The U.S. Food and Drug Administration has approved a brainwave-measuring device to help diagnose kids with ADHD, a first for the disorder.
The device detects two different types of brainwaves, theta and beta, and how frequently they occur. Kids with attention-deficit/hyperactivity disorder have more theta than beta brainwaves, compared to kids without ADHD.
The FDA approved the device, called the Neuropsychiatric Electroencephalogram-Based Assessment Aid or NEBA, for use with a full medical exam. In a statement, the director of the agency’s Office of Device Evaluation, Christy Foreman, emphasized that the device has to work with other clinical measures.

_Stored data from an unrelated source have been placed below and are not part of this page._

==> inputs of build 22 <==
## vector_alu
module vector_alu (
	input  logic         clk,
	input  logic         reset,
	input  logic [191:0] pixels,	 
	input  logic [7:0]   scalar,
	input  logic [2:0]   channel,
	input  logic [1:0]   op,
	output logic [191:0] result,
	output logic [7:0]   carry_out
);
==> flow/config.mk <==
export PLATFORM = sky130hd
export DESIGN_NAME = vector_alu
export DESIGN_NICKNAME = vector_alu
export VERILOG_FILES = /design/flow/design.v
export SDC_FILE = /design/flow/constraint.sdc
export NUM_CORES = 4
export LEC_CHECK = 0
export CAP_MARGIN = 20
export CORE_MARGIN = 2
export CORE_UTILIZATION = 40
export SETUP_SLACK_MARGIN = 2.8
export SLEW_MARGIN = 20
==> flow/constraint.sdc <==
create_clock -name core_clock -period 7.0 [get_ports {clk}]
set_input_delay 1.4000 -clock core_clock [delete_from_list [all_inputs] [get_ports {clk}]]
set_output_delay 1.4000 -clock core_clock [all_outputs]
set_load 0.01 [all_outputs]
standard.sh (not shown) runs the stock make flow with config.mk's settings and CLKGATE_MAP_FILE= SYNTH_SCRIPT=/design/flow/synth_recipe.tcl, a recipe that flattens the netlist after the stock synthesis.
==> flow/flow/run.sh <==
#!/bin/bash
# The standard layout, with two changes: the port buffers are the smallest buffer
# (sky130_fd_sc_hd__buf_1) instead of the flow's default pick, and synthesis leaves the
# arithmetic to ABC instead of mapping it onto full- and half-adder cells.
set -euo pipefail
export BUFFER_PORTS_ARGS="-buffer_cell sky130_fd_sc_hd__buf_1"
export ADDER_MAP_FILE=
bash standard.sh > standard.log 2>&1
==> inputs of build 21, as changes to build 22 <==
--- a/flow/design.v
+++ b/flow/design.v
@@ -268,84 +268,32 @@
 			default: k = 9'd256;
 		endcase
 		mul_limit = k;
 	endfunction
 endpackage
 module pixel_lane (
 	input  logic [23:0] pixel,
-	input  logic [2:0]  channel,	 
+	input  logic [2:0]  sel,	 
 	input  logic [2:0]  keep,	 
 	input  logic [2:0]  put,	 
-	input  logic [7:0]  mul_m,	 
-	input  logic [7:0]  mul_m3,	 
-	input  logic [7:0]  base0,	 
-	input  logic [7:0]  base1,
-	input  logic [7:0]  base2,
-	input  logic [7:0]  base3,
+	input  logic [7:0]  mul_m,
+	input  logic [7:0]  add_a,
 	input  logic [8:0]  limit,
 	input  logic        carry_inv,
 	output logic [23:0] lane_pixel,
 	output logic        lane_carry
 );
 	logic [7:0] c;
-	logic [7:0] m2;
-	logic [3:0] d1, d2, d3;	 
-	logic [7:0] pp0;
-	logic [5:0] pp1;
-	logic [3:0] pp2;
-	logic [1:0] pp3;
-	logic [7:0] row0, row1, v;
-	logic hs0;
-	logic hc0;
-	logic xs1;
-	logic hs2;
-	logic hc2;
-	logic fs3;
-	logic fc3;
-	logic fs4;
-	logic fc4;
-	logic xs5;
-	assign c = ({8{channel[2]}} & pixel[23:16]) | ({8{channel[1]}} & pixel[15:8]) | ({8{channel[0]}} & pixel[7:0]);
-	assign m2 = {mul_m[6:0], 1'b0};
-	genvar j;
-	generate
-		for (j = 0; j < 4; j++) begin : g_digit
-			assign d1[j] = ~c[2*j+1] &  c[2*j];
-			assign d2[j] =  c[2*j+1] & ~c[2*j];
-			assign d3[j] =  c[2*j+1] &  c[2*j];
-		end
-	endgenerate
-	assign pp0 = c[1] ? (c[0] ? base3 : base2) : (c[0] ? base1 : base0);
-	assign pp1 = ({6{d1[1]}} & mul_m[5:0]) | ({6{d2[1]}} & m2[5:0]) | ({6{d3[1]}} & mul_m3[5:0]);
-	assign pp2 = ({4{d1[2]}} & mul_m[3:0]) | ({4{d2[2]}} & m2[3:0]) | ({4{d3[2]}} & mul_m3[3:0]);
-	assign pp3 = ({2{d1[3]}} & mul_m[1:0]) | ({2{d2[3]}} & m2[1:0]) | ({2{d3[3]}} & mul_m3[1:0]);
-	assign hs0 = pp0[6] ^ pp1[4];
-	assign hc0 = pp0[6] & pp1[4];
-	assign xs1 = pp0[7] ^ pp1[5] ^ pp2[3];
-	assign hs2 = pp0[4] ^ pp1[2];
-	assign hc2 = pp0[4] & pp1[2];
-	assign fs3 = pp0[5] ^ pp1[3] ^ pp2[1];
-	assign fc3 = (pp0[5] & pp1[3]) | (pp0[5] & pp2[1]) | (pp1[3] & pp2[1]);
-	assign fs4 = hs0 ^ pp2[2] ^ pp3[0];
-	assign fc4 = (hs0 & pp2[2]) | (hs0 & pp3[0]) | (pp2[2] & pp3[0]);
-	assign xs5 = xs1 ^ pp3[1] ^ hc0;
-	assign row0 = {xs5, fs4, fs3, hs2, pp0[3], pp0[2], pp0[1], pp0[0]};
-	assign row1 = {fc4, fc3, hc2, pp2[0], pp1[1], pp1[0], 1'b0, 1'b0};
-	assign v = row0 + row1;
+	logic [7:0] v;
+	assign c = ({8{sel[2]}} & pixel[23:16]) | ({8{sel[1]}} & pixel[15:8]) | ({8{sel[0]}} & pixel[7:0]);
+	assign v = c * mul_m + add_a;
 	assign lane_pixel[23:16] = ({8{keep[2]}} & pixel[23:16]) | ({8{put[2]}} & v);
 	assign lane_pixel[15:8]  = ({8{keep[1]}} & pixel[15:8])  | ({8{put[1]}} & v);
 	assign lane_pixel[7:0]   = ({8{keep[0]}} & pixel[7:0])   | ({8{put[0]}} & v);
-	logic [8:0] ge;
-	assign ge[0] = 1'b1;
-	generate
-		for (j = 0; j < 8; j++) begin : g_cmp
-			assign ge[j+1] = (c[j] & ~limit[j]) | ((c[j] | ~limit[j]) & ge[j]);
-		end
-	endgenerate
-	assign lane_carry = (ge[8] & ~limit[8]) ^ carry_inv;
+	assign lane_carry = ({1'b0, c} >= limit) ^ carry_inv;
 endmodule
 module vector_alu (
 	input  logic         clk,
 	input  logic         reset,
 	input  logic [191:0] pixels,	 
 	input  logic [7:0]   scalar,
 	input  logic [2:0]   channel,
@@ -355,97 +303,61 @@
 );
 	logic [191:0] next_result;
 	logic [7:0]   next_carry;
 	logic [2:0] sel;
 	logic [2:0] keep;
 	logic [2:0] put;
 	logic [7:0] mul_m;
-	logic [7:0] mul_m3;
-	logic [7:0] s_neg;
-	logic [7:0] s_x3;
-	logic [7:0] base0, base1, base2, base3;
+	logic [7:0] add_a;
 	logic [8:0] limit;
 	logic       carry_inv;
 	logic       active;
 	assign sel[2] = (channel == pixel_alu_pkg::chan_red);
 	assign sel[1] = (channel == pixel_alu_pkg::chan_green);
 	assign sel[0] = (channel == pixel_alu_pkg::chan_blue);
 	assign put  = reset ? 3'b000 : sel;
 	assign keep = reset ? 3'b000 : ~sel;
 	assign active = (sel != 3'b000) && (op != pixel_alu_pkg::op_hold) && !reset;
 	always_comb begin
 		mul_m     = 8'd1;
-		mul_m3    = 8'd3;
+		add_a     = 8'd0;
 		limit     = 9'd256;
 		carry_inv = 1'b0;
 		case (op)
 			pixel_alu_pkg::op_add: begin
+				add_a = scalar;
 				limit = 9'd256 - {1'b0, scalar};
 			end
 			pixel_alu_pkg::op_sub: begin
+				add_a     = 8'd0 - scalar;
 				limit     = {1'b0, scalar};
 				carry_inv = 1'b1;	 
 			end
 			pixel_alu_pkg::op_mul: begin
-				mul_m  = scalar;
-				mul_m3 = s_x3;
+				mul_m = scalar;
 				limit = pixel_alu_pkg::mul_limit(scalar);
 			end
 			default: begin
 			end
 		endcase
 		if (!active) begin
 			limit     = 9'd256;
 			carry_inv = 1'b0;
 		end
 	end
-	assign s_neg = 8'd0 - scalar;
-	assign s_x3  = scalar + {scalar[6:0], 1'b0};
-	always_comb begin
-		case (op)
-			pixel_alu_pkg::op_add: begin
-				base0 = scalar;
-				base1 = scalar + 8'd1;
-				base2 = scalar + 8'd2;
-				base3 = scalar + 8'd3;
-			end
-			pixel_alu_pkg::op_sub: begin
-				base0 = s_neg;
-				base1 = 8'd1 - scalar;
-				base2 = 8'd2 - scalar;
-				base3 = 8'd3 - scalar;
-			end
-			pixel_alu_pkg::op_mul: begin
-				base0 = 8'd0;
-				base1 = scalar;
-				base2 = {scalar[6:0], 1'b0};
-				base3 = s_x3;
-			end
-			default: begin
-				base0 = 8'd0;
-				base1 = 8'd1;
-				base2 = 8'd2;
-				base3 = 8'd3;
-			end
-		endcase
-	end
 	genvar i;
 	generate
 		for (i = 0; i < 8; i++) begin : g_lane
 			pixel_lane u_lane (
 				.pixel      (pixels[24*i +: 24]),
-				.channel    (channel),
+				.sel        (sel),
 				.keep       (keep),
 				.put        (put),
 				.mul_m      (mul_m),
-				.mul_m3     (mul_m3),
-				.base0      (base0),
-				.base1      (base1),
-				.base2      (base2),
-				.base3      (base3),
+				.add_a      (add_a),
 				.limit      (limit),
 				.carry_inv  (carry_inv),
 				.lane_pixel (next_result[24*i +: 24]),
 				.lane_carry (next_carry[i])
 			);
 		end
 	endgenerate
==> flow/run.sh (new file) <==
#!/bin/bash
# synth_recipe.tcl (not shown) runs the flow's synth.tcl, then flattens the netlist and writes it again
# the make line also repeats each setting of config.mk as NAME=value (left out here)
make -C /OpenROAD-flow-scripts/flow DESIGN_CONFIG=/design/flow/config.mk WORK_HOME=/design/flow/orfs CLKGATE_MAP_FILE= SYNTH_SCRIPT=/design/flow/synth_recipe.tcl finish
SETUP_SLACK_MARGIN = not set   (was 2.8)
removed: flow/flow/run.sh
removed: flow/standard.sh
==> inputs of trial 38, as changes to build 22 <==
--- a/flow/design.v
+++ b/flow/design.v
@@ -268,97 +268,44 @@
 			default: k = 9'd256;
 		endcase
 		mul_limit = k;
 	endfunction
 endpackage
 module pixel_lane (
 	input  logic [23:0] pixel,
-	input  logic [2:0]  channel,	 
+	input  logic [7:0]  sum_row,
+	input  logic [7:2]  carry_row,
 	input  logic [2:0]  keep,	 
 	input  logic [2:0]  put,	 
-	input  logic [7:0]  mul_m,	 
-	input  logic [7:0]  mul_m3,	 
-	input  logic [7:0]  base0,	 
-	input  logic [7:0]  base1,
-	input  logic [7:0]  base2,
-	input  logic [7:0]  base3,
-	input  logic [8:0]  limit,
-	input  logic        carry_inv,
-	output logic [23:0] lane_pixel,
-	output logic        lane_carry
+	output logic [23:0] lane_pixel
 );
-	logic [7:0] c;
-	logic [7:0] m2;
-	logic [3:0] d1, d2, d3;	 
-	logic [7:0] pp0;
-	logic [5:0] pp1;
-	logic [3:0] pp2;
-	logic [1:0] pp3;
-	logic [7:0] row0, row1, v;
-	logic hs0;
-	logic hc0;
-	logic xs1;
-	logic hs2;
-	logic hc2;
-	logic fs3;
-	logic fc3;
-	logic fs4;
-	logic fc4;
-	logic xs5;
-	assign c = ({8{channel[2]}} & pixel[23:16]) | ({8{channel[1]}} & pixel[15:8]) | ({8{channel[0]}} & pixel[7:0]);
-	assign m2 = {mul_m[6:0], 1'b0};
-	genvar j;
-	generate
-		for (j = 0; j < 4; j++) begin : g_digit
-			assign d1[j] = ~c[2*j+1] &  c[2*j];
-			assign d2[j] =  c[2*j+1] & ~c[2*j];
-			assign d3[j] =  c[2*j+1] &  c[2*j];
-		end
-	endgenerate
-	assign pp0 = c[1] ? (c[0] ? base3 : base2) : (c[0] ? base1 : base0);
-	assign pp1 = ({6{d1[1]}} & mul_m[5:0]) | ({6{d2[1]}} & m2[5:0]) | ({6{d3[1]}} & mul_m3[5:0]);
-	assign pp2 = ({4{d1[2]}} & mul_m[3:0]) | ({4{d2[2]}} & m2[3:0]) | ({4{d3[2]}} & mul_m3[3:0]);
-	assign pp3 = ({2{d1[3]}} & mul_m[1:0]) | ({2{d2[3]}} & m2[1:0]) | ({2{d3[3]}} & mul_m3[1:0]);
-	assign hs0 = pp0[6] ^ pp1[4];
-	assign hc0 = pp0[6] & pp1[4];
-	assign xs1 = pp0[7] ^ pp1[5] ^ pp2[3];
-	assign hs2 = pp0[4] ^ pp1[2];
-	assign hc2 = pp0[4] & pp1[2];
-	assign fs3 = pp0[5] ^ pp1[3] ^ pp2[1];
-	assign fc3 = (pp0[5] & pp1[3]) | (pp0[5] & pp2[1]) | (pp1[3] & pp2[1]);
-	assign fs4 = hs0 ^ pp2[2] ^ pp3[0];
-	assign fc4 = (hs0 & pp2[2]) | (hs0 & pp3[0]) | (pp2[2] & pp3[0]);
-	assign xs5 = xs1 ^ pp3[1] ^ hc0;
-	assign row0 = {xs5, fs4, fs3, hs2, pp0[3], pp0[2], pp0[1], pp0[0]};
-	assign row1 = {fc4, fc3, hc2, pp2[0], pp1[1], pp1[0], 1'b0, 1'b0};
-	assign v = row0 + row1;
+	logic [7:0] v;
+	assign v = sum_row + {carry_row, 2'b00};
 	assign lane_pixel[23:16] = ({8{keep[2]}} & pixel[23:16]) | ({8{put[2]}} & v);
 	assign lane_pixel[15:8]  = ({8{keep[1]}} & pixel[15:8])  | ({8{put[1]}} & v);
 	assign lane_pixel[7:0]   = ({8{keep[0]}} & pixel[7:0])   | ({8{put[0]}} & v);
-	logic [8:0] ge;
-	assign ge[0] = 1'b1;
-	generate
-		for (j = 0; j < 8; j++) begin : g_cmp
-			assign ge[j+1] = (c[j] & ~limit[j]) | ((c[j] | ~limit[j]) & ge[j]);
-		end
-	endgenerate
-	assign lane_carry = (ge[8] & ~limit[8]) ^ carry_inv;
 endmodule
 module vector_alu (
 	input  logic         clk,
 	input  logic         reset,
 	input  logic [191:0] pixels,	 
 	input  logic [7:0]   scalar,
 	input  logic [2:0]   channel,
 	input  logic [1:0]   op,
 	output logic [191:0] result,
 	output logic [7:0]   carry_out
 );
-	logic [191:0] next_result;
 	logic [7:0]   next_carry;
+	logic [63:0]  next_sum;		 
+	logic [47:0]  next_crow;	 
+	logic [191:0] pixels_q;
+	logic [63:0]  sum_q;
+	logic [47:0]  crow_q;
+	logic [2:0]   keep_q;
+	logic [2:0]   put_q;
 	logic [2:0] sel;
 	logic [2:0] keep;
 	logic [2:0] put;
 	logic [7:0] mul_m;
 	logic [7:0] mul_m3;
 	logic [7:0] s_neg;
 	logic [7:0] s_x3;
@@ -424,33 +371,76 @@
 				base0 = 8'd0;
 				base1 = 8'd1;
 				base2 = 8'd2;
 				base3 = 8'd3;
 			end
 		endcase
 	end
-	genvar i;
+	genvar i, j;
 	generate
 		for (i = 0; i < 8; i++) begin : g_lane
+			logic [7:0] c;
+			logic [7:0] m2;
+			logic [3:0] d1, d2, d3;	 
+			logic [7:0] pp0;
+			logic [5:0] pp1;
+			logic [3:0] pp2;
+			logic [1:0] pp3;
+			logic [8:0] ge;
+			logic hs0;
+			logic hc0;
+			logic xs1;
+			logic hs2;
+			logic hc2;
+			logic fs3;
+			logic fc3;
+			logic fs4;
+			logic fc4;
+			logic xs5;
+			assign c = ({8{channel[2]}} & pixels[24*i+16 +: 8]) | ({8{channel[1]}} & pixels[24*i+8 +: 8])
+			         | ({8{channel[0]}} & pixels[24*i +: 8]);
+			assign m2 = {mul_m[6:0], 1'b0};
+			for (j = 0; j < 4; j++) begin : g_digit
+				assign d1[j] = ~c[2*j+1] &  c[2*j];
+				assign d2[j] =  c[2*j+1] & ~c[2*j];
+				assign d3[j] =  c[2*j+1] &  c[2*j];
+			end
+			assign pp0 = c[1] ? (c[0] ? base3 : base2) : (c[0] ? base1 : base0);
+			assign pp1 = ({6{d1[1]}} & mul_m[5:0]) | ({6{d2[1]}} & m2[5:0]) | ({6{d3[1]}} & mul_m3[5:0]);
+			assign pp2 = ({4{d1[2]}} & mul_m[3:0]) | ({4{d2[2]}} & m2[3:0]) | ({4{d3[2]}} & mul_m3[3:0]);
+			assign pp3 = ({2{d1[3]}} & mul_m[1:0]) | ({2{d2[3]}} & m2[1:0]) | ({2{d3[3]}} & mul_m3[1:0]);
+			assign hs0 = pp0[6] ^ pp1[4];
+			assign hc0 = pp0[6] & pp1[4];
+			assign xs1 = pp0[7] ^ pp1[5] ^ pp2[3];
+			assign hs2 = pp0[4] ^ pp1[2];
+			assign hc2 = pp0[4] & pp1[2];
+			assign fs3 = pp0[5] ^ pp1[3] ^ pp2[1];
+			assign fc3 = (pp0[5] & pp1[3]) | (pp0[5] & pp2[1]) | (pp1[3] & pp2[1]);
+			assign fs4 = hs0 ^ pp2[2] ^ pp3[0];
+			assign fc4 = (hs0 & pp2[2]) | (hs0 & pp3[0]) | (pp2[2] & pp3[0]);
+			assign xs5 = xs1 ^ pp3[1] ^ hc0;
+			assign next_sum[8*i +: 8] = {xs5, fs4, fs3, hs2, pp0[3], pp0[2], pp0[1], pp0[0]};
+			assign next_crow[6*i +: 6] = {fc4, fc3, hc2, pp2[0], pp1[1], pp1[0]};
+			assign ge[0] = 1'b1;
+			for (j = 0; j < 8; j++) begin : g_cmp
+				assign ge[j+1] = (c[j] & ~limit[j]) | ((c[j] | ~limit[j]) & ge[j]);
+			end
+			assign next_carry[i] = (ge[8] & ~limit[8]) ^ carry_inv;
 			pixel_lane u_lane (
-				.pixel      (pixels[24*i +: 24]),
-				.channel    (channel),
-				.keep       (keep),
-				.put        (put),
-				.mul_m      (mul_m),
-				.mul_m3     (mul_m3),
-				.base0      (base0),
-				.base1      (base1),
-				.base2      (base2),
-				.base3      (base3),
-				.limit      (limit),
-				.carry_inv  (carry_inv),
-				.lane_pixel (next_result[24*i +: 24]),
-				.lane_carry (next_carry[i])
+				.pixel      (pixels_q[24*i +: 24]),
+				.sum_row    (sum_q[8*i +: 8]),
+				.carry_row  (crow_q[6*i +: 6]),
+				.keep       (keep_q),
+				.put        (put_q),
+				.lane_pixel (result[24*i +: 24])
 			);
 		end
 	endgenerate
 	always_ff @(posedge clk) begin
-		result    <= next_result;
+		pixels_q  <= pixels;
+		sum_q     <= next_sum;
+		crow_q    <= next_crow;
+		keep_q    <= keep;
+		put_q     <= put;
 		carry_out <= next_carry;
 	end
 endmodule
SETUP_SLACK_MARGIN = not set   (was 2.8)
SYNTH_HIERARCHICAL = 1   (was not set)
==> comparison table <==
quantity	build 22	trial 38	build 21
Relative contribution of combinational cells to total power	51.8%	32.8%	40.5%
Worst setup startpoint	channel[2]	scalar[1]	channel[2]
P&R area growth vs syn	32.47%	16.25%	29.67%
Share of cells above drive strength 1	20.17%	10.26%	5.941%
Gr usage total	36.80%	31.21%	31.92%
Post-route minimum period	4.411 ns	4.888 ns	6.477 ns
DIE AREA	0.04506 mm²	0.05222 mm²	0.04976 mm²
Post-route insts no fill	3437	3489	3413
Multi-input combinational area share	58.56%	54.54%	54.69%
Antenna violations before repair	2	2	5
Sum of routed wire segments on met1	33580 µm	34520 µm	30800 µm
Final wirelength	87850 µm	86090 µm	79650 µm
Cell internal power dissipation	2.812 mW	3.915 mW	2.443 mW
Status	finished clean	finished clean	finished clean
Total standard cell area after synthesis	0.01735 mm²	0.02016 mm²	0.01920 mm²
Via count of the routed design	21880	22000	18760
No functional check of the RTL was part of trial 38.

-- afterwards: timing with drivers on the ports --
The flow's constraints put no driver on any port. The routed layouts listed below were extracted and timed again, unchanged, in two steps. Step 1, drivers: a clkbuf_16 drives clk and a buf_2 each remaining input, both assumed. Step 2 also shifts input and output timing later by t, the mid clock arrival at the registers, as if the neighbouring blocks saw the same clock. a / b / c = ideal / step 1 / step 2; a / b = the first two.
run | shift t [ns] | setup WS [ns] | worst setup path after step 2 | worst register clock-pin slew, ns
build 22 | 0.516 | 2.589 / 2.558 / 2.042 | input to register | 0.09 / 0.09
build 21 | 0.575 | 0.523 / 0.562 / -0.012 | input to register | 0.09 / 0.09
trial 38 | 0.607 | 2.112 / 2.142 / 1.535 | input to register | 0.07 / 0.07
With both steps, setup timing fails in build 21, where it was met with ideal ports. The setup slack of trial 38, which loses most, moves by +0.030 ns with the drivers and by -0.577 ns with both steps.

To get their FDA approval, NEBA’s creators performed a study with 275 kids with attention problems. The study, which the FDA didn’t make public, found that adding a 20-minute NEBA test to standard diagnostic procedures helped doctors diagnose ADHD more accurately.
ADHD is one of the most common childhood disorders in the U.S., according to the FDA. Nine percent of adolescents have it. On average, kids are first diagnosed at age 7.
One clinical psychologist the New York Times talked with worried the test would make diagnoses more expensive, without making them much more accurate. Without the FDA’s study data, it’s difficult to know exactly how much better a NEBA-aided diagnosis is compared with a standard diagnosis.
Before NEBA’s approval, doctors generally used brainwave measures to diagnose seizures, head injuries and tumors.